As ameaças com origem na China
Uma das entidades chinesas sancionadas é o Integrity Technology Group. Entre 2022 e 2023, a empresa forneceu suporte material e técnico que resultou na invasão de mais de 65 mil equipamentos em seis países da União Europeia. Esta organização já tinha sido associada pelo FBI, em 2024, à rede botnet Raptor Train, alegadamente operada pelo grupo chinês Flax Typhoon. O Departamento do Tesouro dos Estados Unidos também sancionou a empresa em janeiro de 2025, revelando que a referida rede chegou a infetar 260 mil dispositivos.
A segunda empresa chinesa alvo de restrições é a Anxun Information Technology, também conhecida como i-Soon, responsável por fornecer serviços de pirataria informática focados em infraestruturas e funções críticas de estados-membros e países terceiros. O Conselho europeu adicionou ainda dois cofundadores desta empresa à lista de sanções, devido ao seu papel significativo nos ataques. A i-Soon já tinha sido sancionada pelo Departamento de Justiça norte-americano em março de 2025 e sofreu uma fuga de dados em meados de fevereiro de 2024 que expôs as suas operações internas e ferramentas ofensivas. As autoridades norte-americanas chegaram a oferecer recompensas de até 9,2 milhões de euros por informações sobre o paradeiro de dez executivos e membros da equipa técnica.
Campanhas de desinformação e o papel do Irão
No que diz respeito ao Irão, a entidade sancionada é a Emennet Pasargad, uma empresa associada a várias campanhas de influência e ao comprometimento de um serviço de mensagens SMS na Suécia. A organização esteve envolvida no desvio de painéis publicitários para espalhar desinformação durante os Jogos Olímpicos de Paris de 2024.
O grupo atuou também sob o pseudónimo Holy Souls num fórum de piratas informáticos, onde tentou vender informações pessoais de 230 mil subscritores da revista francesa Charlie Hebdo no início de janeiro de 2023. Na altura, o grupo exigiu um pagamento de 20 bitcoins, o equivalente a cerca de 315 mil euros, e publicou uma amostra dos detalhes roubados, que incluíam nomes e moradas dos assinantes. Acredita-se que a Emennet Pasargad fornece serviços de cibersegurança ao governo iraniano, tendo um longo histórico de campanhas de influência. Em novembro de 2021, o Departamento de Justiça dos Estados Unidos já tinha oferecido uma recompensa de 9,2 milhões de euros por dois cidadãos iranianos que trabalhavam para a empresa.

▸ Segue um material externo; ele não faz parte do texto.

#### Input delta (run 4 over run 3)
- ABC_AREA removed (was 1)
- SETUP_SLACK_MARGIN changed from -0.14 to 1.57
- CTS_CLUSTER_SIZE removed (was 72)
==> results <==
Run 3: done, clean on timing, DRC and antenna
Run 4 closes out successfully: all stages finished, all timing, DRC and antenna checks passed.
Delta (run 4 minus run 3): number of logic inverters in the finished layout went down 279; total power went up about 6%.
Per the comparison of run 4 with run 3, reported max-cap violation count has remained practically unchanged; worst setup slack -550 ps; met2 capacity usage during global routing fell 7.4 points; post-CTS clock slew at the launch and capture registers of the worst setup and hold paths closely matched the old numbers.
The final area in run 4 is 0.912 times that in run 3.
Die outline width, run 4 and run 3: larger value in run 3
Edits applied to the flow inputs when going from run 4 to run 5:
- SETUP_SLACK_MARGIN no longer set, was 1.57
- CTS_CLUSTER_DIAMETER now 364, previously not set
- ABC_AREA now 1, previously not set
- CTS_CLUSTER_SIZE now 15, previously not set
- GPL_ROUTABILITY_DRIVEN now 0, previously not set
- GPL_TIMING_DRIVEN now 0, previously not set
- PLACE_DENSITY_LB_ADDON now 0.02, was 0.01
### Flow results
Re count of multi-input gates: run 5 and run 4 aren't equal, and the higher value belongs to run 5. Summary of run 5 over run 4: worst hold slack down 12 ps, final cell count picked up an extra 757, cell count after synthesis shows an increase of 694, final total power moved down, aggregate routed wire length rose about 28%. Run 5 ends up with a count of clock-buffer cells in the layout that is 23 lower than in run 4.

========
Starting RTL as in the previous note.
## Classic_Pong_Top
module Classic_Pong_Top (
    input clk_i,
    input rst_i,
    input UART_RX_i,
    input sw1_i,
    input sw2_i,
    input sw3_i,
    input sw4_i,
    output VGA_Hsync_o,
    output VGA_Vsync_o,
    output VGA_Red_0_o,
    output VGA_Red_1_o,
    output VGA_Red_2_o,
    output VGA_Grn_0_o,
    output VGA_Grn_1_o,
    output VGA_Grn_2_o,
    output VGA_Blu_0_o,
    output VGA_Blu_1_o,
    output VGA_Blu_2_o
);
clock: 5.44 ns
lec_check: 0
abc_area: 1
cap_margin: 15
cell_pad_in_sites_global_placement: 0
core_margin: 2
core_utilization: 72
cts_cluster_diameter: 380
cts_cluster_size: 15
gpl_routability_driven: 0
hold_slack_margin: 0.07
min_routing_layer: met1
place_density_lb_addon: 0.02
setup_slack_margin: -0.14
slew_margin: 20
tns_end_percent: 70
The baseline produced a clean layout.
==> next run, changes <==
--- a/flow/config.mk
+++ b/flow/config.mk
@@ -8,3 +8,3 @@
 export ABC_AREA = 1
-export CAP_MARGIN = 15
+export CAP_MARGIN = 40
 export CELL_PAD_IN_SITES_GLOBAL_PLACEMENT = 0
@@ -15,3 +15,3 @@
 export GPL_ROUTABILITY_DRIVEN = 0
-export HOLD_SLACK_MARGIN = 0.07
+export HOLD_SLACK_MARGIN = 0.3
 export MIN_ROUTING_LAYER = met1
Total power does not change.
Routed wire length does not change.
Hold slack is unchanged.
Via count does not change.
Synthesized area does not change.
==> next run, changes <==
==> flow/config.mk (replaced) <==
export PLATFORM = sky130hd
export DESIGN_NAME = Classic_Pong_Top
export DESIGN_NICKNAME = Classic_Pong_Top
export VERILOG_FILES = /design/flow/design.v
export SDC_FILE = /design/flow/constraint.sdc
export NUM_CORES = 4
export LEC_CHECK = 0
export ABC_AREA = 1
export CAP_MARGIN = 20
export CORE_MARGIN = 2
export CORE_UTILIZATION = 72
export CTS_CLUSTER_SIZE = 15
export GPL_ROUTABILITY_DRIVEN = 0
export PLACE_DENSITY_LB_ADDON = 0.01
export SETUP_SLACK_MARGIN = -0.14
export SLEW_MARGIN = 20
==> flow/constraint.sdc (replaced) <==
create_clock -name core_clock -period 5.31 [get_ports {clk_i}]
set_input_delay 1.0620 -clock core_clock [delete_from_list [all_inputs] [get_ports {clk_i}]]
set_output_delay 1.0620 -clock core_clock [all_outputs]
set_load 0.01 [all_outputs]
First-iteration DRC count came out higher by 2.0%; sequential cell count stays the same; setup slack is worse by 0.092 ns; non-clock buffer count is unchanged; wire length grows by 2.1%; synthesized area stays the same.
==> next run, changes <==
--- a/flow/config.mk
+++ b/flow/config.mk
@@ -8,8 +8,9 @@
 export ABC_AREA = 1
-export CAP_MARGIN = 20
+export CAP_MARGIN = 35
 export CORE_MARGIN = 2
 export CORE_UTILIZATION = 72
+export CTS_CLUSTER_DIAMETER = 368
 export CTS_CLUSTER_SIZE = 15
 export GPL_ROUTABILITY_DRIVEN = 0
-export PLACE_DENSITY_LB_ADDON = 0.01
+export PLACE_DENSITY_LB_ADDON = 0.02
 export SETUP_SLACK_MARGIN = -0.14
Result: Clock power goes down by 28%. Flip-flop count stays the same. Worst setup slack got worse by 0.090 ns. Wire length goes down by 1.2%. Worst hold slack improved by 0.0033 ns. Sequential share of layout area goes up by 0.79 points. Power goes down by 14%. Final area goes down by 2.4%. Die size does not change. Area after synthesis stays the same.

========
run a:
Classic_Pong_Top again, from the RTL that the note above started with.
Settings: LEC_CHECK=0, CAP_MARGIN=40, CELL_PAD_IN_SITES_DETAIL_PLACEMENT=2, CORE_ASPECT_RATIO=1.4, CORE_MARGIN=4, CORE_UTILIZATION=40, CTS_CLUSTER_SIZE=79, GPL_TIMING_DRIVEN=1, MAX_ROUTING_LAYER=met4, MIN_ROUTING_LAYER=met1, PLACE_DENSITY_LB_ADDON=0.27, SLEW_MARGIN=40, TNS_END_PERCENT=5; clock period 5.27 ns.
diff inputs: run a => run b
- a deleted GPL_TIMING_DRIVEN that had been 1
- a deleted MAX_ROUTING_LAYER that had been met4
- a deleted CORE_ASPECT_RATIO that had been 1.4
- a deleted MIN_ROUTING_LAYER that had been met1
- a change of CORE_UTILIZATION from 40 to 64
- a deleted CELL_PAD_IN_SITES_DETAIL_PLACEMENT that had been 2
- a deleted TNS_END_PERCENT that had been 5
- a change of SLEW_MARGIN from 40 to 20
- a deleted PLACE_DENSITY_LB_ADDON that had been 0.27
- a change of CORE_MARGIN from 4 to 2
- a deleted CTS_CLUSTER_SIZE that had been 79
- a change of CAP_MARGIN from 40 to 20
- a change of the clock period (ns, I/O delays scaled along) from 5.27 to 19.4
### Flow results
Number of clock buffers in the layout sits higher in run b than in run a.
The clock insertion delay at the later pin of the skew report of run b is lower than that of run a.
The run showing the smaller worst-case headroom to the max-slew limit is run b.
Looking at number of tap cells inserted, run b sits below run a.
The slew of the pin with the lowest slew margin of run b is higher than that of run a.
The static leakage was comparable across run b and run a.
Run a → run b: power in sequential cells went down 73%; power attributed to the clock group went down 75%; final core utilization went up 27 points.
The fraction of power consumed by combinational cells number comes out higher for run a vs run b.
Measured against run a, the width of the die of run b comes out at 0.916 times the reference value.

O impacto das sanções no ciberespaço
Os visados por estas sanções enfrentam agora o congelamento de bens, estando os cidadãos e as empresas proibidos de lhes disponibilizar fundos, recursos económicos ou ativos financeiros. As pessoas singulares incluídas na lista ficam ainda sujeitas a uma proibição de viagem, que as impede de entrar ou transitar pelos territórios da União Europeia.
O bloco europeu começou a aplicar sanções relacionadas com o ciberespaço em 2019. Atualmente, estas medidas restritivas abrangem 19 indivíduos e sete entidades considerados responsáveis por atividades digitais maliciosas.